Her young face, with its prominent cheekbones, softly flared nose, and very full lips, looked as if it had been carved in volcanic stone by the rush of a river. Her hair was braided into a multitude of long, fine, beaded plaits. She laughed, sharing a joke with her friends, and her teeth gleamed large and perfectly white.
"Beautiful? I think not. Among the Africans, the men are beautiful, in my opinion, whereas the women are merely very attractive. For Europeans, the opposite is true. Karla is beautiful, and I never knew a European man who is beautiful in that way. But that is another matter. I mean only to say that they are customers of Rafiq, Nigerians, and that their business between Bombay and Lagos is one of the concessions-a
spin-off
is the term, I think-of this deal with the Sainiks. The Sena has a man at Bombay Customs. So much money is moving from hand to hand. Rafiq's little scheme is a tangle of countries, Afghanistan and India, Pakistan and Nigeria, and of powers-police and customs and politicians. All of it is a part of the struggle for control here in our cursed and beloved Bombay. And all of it, all this intrigue, grows from the closing down of my dear old opium dens. A tragedy."

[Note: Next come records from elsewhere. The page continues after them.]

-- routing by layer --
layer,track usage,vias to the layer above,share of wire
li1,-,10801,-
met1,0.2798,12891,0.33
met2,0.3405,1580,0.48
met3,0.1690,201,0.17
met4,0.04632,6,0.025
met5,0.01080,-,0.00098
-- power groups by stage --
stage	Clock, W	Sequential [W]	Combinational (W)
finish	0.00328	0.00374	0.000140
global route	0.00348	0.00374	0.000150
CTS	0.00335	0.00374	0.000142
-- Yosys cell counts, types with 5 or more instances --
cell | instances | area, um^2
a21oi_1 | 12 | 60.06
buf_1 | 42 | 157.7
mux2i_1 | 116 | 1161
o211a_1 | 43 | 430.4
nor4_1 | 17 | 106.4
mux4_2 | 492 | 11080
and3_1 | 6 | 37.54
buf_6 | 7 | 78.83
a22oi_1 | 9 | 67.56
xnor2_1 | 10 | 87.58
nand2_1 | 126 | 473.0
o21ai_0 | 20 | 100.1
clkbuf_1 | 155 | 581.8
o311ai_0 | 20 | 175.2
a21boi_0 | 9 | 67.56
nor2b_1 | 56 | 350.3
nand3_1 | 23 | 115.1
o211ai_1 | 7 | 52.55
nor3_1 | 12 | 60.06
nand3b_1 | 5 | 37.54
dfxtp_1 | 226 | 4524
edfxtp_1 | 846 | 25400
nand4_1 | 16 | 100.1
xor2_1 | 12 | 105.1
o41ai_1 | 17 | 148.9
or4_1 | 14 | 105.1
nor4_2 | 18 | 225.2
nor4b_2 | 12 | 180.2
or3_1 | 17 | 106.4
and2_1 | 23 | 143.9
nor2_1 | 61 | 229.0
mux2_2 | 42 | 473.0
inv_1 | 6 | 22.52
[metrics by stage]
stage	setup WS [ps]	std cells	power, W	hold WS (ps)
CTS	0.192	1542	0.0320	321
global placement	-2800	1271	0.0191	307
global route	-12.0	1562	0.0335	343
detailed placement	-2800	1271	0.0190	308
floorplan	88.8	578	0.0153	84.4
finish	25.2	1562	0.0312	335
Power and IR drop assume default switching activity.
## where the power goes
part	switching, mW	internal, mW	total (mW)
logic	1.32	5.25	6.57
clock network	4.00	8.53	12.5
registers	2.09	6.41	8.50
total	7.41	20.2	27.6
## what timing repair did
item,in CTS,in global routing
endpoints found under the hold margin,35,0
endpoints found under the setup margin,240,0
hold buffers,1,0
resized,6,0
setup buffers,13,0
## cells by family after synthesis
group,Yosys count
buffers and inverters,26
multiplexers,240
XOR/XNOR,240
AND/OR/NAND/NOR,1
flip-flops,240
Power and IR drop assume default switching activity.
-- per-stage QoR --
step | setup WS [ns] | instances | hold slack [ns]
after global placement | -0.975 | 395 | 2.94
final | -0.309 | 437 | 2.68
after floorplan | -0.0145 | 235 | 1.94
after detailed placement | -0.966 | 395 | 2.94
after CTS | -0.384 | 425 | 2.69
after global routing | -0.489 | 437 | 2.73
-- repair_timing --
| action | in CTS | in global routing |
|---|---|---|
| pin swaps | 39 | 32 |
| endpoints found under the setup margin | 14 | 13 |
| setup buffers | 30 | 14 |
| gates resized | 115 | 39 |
**flow/design.v**
```verilog
module clk_divider #(
    parameter FREQ = 50_000_000
)(
    input clk,
    input rst,
    output reg clk_div
);
    reg [31:0] count;
    always @(posedge clk or posedge rst) begin
        if (rst) begin
            count <= 0;
            clk_div <= 0;
        end else if (count >= (FREQ/2 - 1)) begin
            count <= 0;
            clk_div <= ~clk_div;
        end else begin
            count <= count + 1;
        end
    end
endmodule
```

"This Rafiq," I muttered, perhaps sounding more flippant than I'd intended, "is quite a guy."
"He is Afghan, and his country is at war, my friend. That gives him an edge, as the Americans say. And he works for the Walidlalla mafia council-one of the most powerful. His closest associate is Chuha, one of the most dangerous men in Bombay. But the real power here, in this part of the city, is the great don, lord Abdel Khader Khan. He is a poet, a philosopher, and a lord of crime. They call him Khaderbhai. Khader-_Elder-_Brother. There are others, with more money and more guns than Khaderbhai-he is a man of rigid principles, you see, and there are many lucrative things that he will not do. But those same principles give him-I am not sure how to say it in English-the immoral high ground, perhaps, and there is no-one, in this part of Bombay, who has more real power than he does. Many people believe that he is a saint, with supernatural capabilities. I know him, and I can tell you that Khaderbhai is the most fascinating man I ever met. If you will allow me the small immodesty, this makes him a truly remarkable individual, for I have met a great many interesting men in my life."
He left the words to swirl for a moment in the eye contact between us.
"Come, you are not drinking! I hate it when people take so long to drink a single glass. It is like putting on a condom to masturbate."
"No really," I laughed. "I, er, I'm waiting for Karla to come back. She's due any minute now."
"Ah, Karla..." He said her name with a long, purring roll. "And just what are your intentions with our inscrutable Karla?"
"Come again?"
"Perhaps it is more useful to wonder what intentions she has for _you, no?"
He poured the last of the one-litre bottle into his glass and topped it up with the last of the soda. He'd been drinking steadily for more than an hour. His eyes were as veined and bloodshot as the back of a boxer's fist, but the gaze that stared from them was unwavering, and his hands were precise in their movements.